WHAT IS REQUIRED: Whenever a line in the data holds the string "assign", copy that line.

DATA UNDER STUDY:
↓

$ cat src/rtl/float_normalize.sv
// Post-add normaliser: renormalises the raw sum mantissa and packs {sign, exp, frac}.
// Define FLOAT_NORM_FAST_EN for a single-cycle LZC-based left shift.
module float_normalize
  import float_pkg::*;
#(
  parameter int EXP_WIDTH = 8,
  parameter int MAN_WIDTH = 7,
  localparam int FLOAT_WIDTH = float_width(EXP_WIDTH, MAN_WIDTH)
) (
  input  logic                   clk,
  input  logic                   rst_n,
  input  logic                   in_valid,
  output logic                   in_ready,
  input  logic                   in_sign,
  input  logic [EXP_WIDTH-1:0]   in_exp,
  input  logic [MAN_WIDTH+1:0]   in_man,
  output logic                   out_valid,
  input  logic                   out_ready,
  output logic [FLOAT_WIDTH-1:0] out_result,
  output logic                   out_overflow,
  output logic                   out_zero
);

  localparam logic [EXP_WIDTH-1:0] EXP_ONES = EXP_WIDTH'(exp_ones(EXP_WIDTH));
  localparam logic [EXP_WIDTH-1:0] EXP_ONE  = EXP_WIDTH'(1);
  localparam logic [EXP_WIDTH-1:0] EXP_ZERO = {EXP_WIDTH{1'b0}};
  localparam logic [MAN_WIDTH:0]   MAN_ZERO = {(MAN_WIDTH + 1){1'b0}};
  localparam logic [MAN_WIDTH+1:0] RAW_ZERO = {(MAN_WIDTH + 2){1'b0}};

  state_e               state_q, state_d;
  logic                 sign_q, sign_d;
  logic [EXP_WIDTH-1:0] exp_q, exp_d;
  logic [MAN_WIDTH:0]   man_q, man_d;
  logic                 ovf_q, ovf_d;
  logic                 zero_q, zero_d;
  logic                 valid_q, valid_d;

  logic [EXP_WIDTH-1:0] carry_exp_s;
  logic [MAN_WIDTH:0]   carry_man_s;
  logic [EXP_WIDTH-1:0] shift_exp_s;
  logic [MAN_WIDTH:0]   shift_man_s;
  logic                 shift_done_s;

`ifdef FLOAT_NORM_FAST_EN
  localparam int LZ_W = $clog2(MAN_WIDTH + 2);

  logic [LZ_W-1:0]      lz_s;
  logic [EXP_WIDTH-1:0] lz_ext_s;
  logic [EXP_WIDTH-1:0] exp_m1_s;
  logic [EXP_WIDTH-1:0] amt_s;
  logic [MAN_WIDTH:0]   fast_man_s;

  float_lzc #(
    .WIDTH (MAN_WIDTH + 1)
  ) u_lzc (
    .vec_i   (man_q),
    .count_o (lz_s)
  );

  // Whole shift in one step, clamped so the exponent never drops below 1.
  always_comb begin
    lz_ext_s     = EXP_WIDTH'(lz_s);
    exp_m1_s     = exp_q - EXP_ONE;
    if (lz_ext_s < exp_m1_s) begin
      amt_s = lz_ext_s;
    end else begin
      amt_s = exp_m1_s;
    end
    fast_man_s   = man_q << amt_s;
    shift_man_s  = fast_man_s;
    shift_done_s = 1'b1;
    if (fast_man_s[MAN_WIDTH]) begin
      shift_exp_s = exp_q - amt_s;
    end else begin
      shift_exp_s = EXP_ZERO;
    end
  end
`else
  // One-bit shift step; reaching exponent 1 without a hidden bit yields a denormal.
  always_comb begin
    shift_man_s  = man_q;
    shift_exp_s  = exp_q;
    shift_done_s = 1'b1;
    if (exp_q == EXP_ONE) begin
      shift_exp_s = EXP_ZERO;
    end else begin
      shift_man_s  = {man_q[MAN_WIDTH-1:0], 1'b0};
      shift_exp_s  = exp_q - EXP_ONE;
      shift_done_s = man_q[MAN_WIDTH-1];
    end
  end
`endif

  // Next-state and datapath update for the IDLE/SHIFT/DONE sequence.
  always_comb begin
    state_d     = state_q;
    sign_d      = sign_q;
    exp_d       = exp_q;
    man_d       = man_q;
    ovf_d       = ovf_q;
    zero_d      = zero_q;
    valid_d     = valid_q;
    carry_exp_s = in_exp + EXP_ONE;
    carry_man_s = in_man[MAN_WIDTH+1:1];
    case (state_q)
      IDLE: begin
        if (in_valid) begin
          sign_d  = in_sign;
          exp_d   = in_exp;
          man_d   = in_man[MAN_WIDTH:0];
          ovf_d   = 1'b0;
          zero_d  = 1'b0;
          valid_d = 1'b1;
          state_d = DONE;
          if (in_exp == EXP_ONES) begin
            exp_d = in_exp;
          end else if (in_man == RAW_ZERO) begin
            exp_d  = EXP_ZERO;
            man_d  = MAN_ZERO;
            zero_d = 1'b1;
          end else if (in_man[MAN_WIDTH+1]) begin
            if (carry_exp_s == EXP_ONES) begin
              exp_d = EXP_ONES;
              man_d = MAN_ZERO;
              ovf_d = 1'b1;
            end else begin
              exp_d = carry_exp_s;
              man_d = carry_man_s;
            end
          end else if (in_man[MAN_WIDTH]) begin
            // Two denormals can sum into a normal; the exponent field must become 1.
            if (in_exp == EXP_ZERO) begin
              exp_d = EXP_ONE;
            end else begin
              exp_d = in_exp;
            end
          end else if (in_exp <= EXP_ONE) begin
            exp_d = EXP_ZERO;
          end else begin
            valid_d = 1'b0;
            state_d = SHIFT;
          end
        end else begin
          state_d = IDLE;
        end
      end
      SHIFT: begin
        man_d = shift_man_s;
        exp_d = shift_exp_s;
        if (shift_done_s) begin
          valid_d = 1'b1;
          state_d = DONE;
        end else begin
          state_d = SHIFT;
        end
      end
      DONE: begin
        if (out_ready) begin
          valid_d = 1'b0;
          ovf_d   = 1'b0;
          zero_d  = 1'b0;
          state_d = IDLE;
        end else begin
          state_d = DONE;
        end
      end
      default: begin
        valid_d = 1'b0;
        ovf_d   = 1'b0;
        zero_d  = 1'b0;
        state_d = IDLE;
      end
    endcase
  end

  // State and result registers; reset aborts any operation in flight.
  always_ff @(posedge clk or negedge rst_n) begin
    if (!rst_n) begin
      state_q <= IDLE;
      sign_q  <= 1'b0;
      exp_q   <= EXP_ZERO;
      man_q   <= MAN_ZERO;
      ovf_q   <= 1'b0;
      zero_q  <= 1'b0;
      valid_q <= 1'b0;
    end else begin
      state_q <= state_d;
      sign_q  <= sign_d;
      exp_q   <= exp_d;
      man_q   <= man_d;
      ovf_q   <= ovf_d;
      zero_q  <= zero_d;
      valid_q <= valid_d;
    end
  end

  assign in_ready     = (state_q == IDLE);
  assign out_valid    = valid_q;
  assign out_result   = {sign_q, exp_q, man_q[MAN_WIDTH-1:0]};
  assign out_overflow = ovf_q;
  assign out_zero     = zero_q;

endmodule
--- config.mk ---
export PLATFORM = sky130hd
export DESIGN_NAME = pulse_period_monitor
export DESIGN_NICKNAME = d
export VERILOG_FILES = /design/src/rtl/pulse_mon_pkg.sv /design/src/rtl/pulse_window_cmp.sv /design/src/rtl/pulse_period_monitor.sv
export SDC_FILE = /design/constraint.sdc
export NUM_CORES = 1
export LEC_CHECK = 0
export BUFFER_PORTS_ARGS = -buffer_cell sky130_fd_sc_hd__buf_2
export CORE_MARGIN = 1.5
export CORE_UTILIZATION = 35
export CTS_CLUSTER_DIAMETER = 80
export DETAILED_ROUTE_END_ITERATION = 6
export GPL_TIMING_DRIVEN = 0
export SETUP_SLACK_MARGIN = 0.4
export SLEW_MARGIN = 40
export SYNTH_ARGS = -nofsm -noshare
export SYNTH_HDL_FRONTEND = slang
export SYNTH_SLANG_ARGS = --single-unit
export TNS_END_PERCENT = 1
--- constraint.sdc ---
create_clock -name clk -period 2.65 [get_ports clk]
set_input_delay 0.1325 -clock clk [delete_from_list [all_inputs] [get_ports clk]]
set_output_delay 0.1325 -clock clk [all_outputs]
set_load 0.03 [all_outputs]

↑

EXERCISE RESPONSE:
  assign in_ready     = (state_q == IDLE);
  assign out_valid    = valid_q;
  assign out_result   = {sign_q, exp_q, man_q[MAN_WIDTH-1:0]};
  assign out_overflow = ovf_q;
  assign out_zero     = zero_q;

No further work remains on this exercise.